1. Administrative responsibility (Code of Ukraine on Administrative Offenses):
   • For failure to ensure unimpeded access of citizens to shelter (Article 175-3 CUAOf), a fine is imposed in the amount of 1,700 to 3,400 UAH.
   • For violation of maintenance and operation requirements that led to shelter unreadiness for intended use, the fine is 2,250 to 5,100 UAH.
   • Repeated commission of any of these violations within a year carries a much stricter fine — 5,100 to 8,500 UAH.
2. Criminal responsibility (Criminal Code of Ukraine):
   • This is the strictest type of responsibility that occurs in case of severe consequences. According to Article 270-2 CCU, if violation of established legislative requirements regarding maintenance of protective structures fund objects or failure to provide access to them during alerts led to death of people or other severe consequences (for example, serious bodily injuries), the guilty official faces imprisonment for 3 to 8 years.

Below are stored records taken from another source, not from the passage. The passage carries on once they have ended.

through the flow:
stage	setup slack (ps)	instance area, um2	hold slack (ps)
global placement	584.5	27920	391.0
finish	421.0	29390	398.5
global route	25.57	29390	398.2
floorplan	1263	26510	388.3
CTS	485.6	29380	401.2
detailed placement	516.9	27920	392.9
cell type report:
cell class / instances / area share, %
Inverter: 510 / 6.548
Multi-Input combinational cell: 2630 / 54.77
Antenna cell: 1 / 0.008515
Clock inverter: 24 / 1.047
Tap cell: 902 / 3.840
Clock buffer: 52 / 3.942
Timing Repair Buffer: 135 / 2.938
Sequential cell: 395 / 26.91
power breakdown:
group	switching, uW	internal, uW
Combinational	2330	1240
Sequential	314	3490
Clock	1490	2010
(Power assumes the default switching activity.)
$ cat config.mk
export PLATFORM = sky130hd
export DESIGN_NAME = ucd_charger_detect
export DESIGN_NICKNAME = d
export VERILOG_FILES = /design/src/rtl/ucd_pkg.sv /design/src/rtl/ucd_charger_detect.sv
export SDC_FILE = /design/constraint.sdc
export NUM_CORES = 1
export LEC_CHECK = 0
export BUFFER_PORTS_ARGS = -buffer_cell sky130_fd_sc_hd__buf_4
export CAP_MARGIN = 20
export CORE_UTILIZATION = 41
export CTS_BUF_LIST = sky130_fd_sc_hd__clkbuf_16
export DETAILED_ROUTE_END_ITERATION = 7
export PLACE_DENSITY_LB_ADDON = 0.2
export SYNTH_ARGS = -nofsm -noshare
export SYNTH_HDL_FRONTEND = slang
export SYNTH_SLANG_ARGS = --single-unit
$ cat constraint.sdc
create_clock -name i_sys_clk -period 1.7 [get_ports i_sys_clk]
set_clock_uncertainty 0.15 [all_clocks]
set_input_delay 0.17 -clock i_sys_clk [delete_from_list [all_inputs] [get_ports i_sys_clk]]
set_output_delay 0.17 -clock i_sys_clk [all_outputs]
set_load 0.005 [all_outputs]
$ cat src/rtl/ucd_pkg.sv
// constants, types and register map of the usb charger type detection block
// assumes an ahb-lite master on the system clock and analog inputs from pins
//
// Behaviour
// voltage sources follow dp/dm enable bits
// current sinks follow dp/dm enable bits
// both current sinks never closed together
// contact source drives dp source, dm pulldown
// schmitt levels of both lines in status
// dm window comparator gives charger_detected_flag
// dp window comparator gives dedicated_port_detected_flag
// software clears control register before detection
// vbus presence shown in vbus_present_flag
// software waits out contact bounce
// software runs primary detection
// software waits settling time before reading
// software runs secondary detection
// software finally enables dp voltage source
// masked status change sets charger_event_flag
// status read clears event, set wins
// polling or usb interrupt both supported
// vbus insertion pulses key_scan_interrupt
// software provides its own delays
// second-level high status bits per line
// analog inputs pass two-flop synchronisers
package ucd_pkg;

   // ****************************************************************
   // register byte addresses
   // ****************************************************************
   localparam logic [7:0] UCD_CTRL_ADDR = 8'h00;
   localparam logic [7:0] UCD_STAT_ADDR = 8'h04;
   localparam logic [7:0] UCD_MASK_ADDR = 8'h08;
   localparam logic [7:0] UCD_EVENT_ADDR = 8'h0C;
   localparam logic [7:0] UCD_ANA_ADDR = 8'h10;

   // ****************************************************************
   // field positions and widths
   // ****************************************************************
   localparam int UCD_CTRL_W = 5;
   localparam logic [4:0] UCD_CTRL_RST = 5'h00;
   localparam int UCD_STAT_W = 4;
   localparam logic [3:0] UCD_MASK_RST = 4'h0;
   localparam int UCD_ANA_IN_W = 8;
   localparam int UCD_MASK_LSB = 4;
   localparam int UCD_EV_BIT = 0;
   localparam int UCD_VBUS_BIT = 0;
   localparam logic [1:0] UCD_HTRANS_NONSEQ = 2'h2;

   // control register bit layout
   typedef struct packed {
      logic contact_source_on;
      logic dm_current_sink_on;
      logic dp_current_sink_on;
      logic dm_voltage_source_on;
      logic dp_voltage_source_on;
   } ucd_ctrl_t;

   // analog switch enables to the pad
   typedef struct packed {
      logic dp_voltage_source_en;
      logic dm_voltage_source_en;
      logic dp_current_sink_en;
      logic dm_current_sink_en;
      logic dp_current_source_en;
      logic dm_pulldown_en;
   } ucd_sw_t;

   // raw analog results from the pad
   typedef struct packed {
      logic vbus_present;
      logic dm_high_level;
      logic dp_high_level;
      logic dedicated_port_detected;
      logic charger_detected;
      logic dm_logic_level;
      logic dp_logic_level;
      logic spare;
   } ucd_ana_t;

endpackage

$ cat src/rtl/ucd_charger_detect.sv
// usb charger type detection control and status logic
// assumes ahb-lite single-word transfers and asynchronous analog inputs
module ucd_charger_detect
   import ucd_pkg::*;
(
   input wire logic i_sys_clk,
   input wire logic i_reset,
   input wire logic i_hsel,
   input wire logic [7:0] i_haddr,
   input wire logic [1:0] i_htrans,
   input wire logic i_hwrite,
   input wire logic [2:0] i_hsize,
   input wire logic [31:0] i_hwdata,
   input wire logic i_hready,
   output logic [31:0] o_hrdata,
   output logic o_hreadyout,
   output logic o_hresp,
   input wire ucd_ana_t i_ana,
   output ucd_sw_t o_sw,
   output logic o_usb_interrupt,
   output logic o_key_scan_interrupt
);

   // ****************************************************************
   // input synchronisers
   // ****************************************************************
   ucd_ana_t ana_meta_r;
   ucd_ana_t ana_sync_r;
   ucd_ana_t ana_prev_r;

   always_ff @(posedge i_sys_clk) begin
      if (i_reset) begin
         ana_meta_r <= '0;
         ana_sync_r <= '0;
         ana_prev_r <= '0;
      end else begin
         ana_meta_r <= i_ana;
         ana_sync_r <= ana_meta_r;
         ana_prev_r <= ana_sync_r;
      end
   end

   // ****************************************************************
   // status vector
   // ****************************************************************
   logic [UCD_STAT_W-1:0] stat_now;
   logic [UCD_STAT_W-1:0] stat_prev;
   logic [5:0] stat_full;

   // bit3 dp window, bit2 dm window, bit1 dm level, bit0 dp level
   assign stat_now = {ana_sync_r.dedicated_port_detected,
                      ana_sync_r.charger_detected,
                      ana_sync_r.dm_logic_level,
                      ana_sync_r.dp_logic_level};
   assign stat_prev = {ana_prev_r.dedicated_port_detected,
                       ana_prev_r.charger_detected,
                       ana_prev_r.dm_logic_level,
                       ana_prev_r.dp_logic_level};
   assign stat_full = {ana_sync_r.dm_high_level, ana_sync_r.dp_high_level, stat_now};

   // ****************************************************************
   // ahb-lite address phase capture
   // ****************************************************************
   logic ph_valid_r;
   logic ph_write_r;
   logic [7:0] ph_addr_r;
   logic take;

   assign take = i_hsel & i_hready & (i_htrans == UCD_HTRANS_NONSEQ);

   always_ff @(posedge i_sys_clk) begin
      if (i_reset) begin
         ph_valid_r <= 1'b0;
         ph_write_r <= 1'b0;
         ph_addr_r <= 8'h00;
      end else if (i_hready) begin
         ph_valid_r <= take;
         ph_write_r <= i_hwrite;
         ph_addr_r <= i_haddr;
      end
   end

   assign o_hreadyout = 1'b1;
   assign o_hresp = 1'b0;

   // ****************************************************************
   // register decode
   // ****************************************************************
   logic wr_ctrl;
   logic wr_mask;
   logic rd_stat;

   assign wr_ctrl = ph_valid_r & ph_write_r & (ph_addr_r == UCD_CTRL_ADDR);
   assign wr_mask = ph_valid_r & ph_write_r & (ph_addr_r == UCD_MASK_ADDR);
   assign rd_stat = take & ~i_hwrite & (i_haddr == UCD_STAT_ADDR);

   // ****************************************************************
   // control and mask registers
   // ****************************************************************
   ucd_ctrl_t ctrl_r;
   logic [UCD_STAT_W-1:0] mask_r;

   always_ff @(posedge i_sys_clk) begin
      if (i_reset) begin
         ctrl_r <= UCD_CTRL_RST;
         mask_r <= UCD_MASK_RST;
      end else begin
         if (wr_ctrl) begin
            ctrl_r <= i_hwdata[UCD_CTRL_W-1:0];
         end
         if (wr_mask) begin
            mask_r <= i_hwdata[UCD_MASK_LSB+UCD_STAT_W-1:UCD_MASK_LSB];
         end
      end
   end

   // ****************************************************************
   // switch enables
   // ****************************************************************
   ucd_sw_t sw_nxt;
   ucd_sw_t sw_r;

   always_comb begin
      sw_nxt.dp_voltage_source_en = ctrl_r.dp_voltage_source_on;
      sw_nxt.dm_voltage_source_en = ctrl_r.dm_voltage_source_on;
      sw_nxt.dp_current_sink_en = ctrl_r.dp_current_sink_on;
      // dp sink wins, dm sink blocked when both requested
      sw_nxt.dm_current_sink_en = ctrl_r.dm_current_sink_on &
                                  ~ctrl_r.dp_current_sink_on;
      sw_nxt.dp_current_source_en = ctrl_r.contact_source_on;
      sw_nxt.dm_pulldown_en = ctrl_r.contact_source_on;
   end

   always_ff @(posedge i_sys_clk) begin
      if (i_reset) begin
         sw_r <= '0;
      end else begin
         sw_r <= sw_nxt;
      end
   end

   assign o_sw = sw_r;

   // ****************************************************************
   // charger event and keyboard line
   // ****************************************************************
   logic ev_set;
   logic event_r;
   logic event_nxt;
   logic key_r;

   assign ev_set = |((stat_now ^ stat_prev) & mask_r);
   assign event_nxt = ev_set | (event_r & ~rd_stat);

   always_ff @(posedge i_sys_clk) begin
      if (i_reset) begin
         event_r <= 1'b0;
         key_r <= 1'b0;
      end else begin
         event_r <= event_nxt;
         key_r <= ana_sync_r.vbus_present & ~ana_prev_r.vbus_present;
      end
   end

   assign o_usb_interrupt = event_r;
   assign o_key_scan_interrupt = key_r;

   // ****************************************************************
   // read data
   // ****************************************************************
   logic [31:0] rd_mux;

   assign rd_mux = (i_haddr == UCD_CTRL_ADDR) ? {27'h0, ctrl_r} :
                   (i_haddr == UCD_STAT_ADDR) ? {26'h0, stat_full} :
                   (i_haddr == UCD_MASK_ADDR) ? {24'h0, mask_r, 4'h0} :
                   (i_haddr == UCD_EVENT_ADDR) ? {31'h0, event_r} :
                   (i_haddr == UCD_ANA_ADDR) ? {31'h0, ana_sync_r.vbus_present} :
                   32'h0;

   always_ff @(posedge i_sys_clk) begin
      if (i_reset) begin
         o_hrdata <= 32'h0;
      end else if (take & ~i_hwrite) begin
         o_hrdata <= rd_mux;
      end
   end

endmodule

The legal framework deliberately personalizes risk, targeting specific individuals holding leadership positions. Key is the term “balance holder”. This is not abstract corporate responsibility; it can be a school principal, company general director, or condominium board chairman. If workplace shelter is absent or inaccessible, the employer cannot apply sanctions to the employee for leaving the workplace to seek safety. Instead, the employer himself may be held responsible for failure to provide safe working conditions. The combination of administrative fines and real risk of imprisonment creates a powerful incentive for compliance that goes beyond simple financial calculation. This forces leaders to treat civil protection as a top operational priority, on par with financial reporting or occupational safety, requiring investment not only in construction but also in constant maintenance, staff training, and development of clear operational procedures.

Conclusion

The regulatory landscape of 2025, formed by DBN V.2.2-5:2023 and its subsequent amendments, represents a fundamental modernization of approaches to creating civil protection facilities in Ukraine. There has been a final departure from outdated Soviet concepts in favor of creating multifunctional, technologically resilient, and most importantly, human-centered safe spaces.

Key conclusions for all participants in the construction process are awareness of three fundamental changes. First, mandatory integration of inclusivity standards (DBN V.2.2-40) and fire safety (DBN V.1.1-7) transforms shelter design into a complex multidisciplinary task. Second, increased technical requirements, especially regarding autonomy of life support and communication systems (Amendment No. 2), require more complex engineering solutions and significant investments. Third, strict personal responsibility, including criminal, is placed on owners and balance holders for maintaining structures in proper condition and ensuring access to them.

For developers, architects, and property owners, success in the new regulatory environment requires a proactive approach. Early involvement of highly specialized experts in engineering and technical measures of civil protection, accessibility, and fire safety is no longer an option but an absolute necessity for navigating the complex approval process and minimizing significant legal and financial risks. The era of simple “bunkers” has definitively ended; the future belongs to integrated, resilient, and accessible protective infrastructure for all.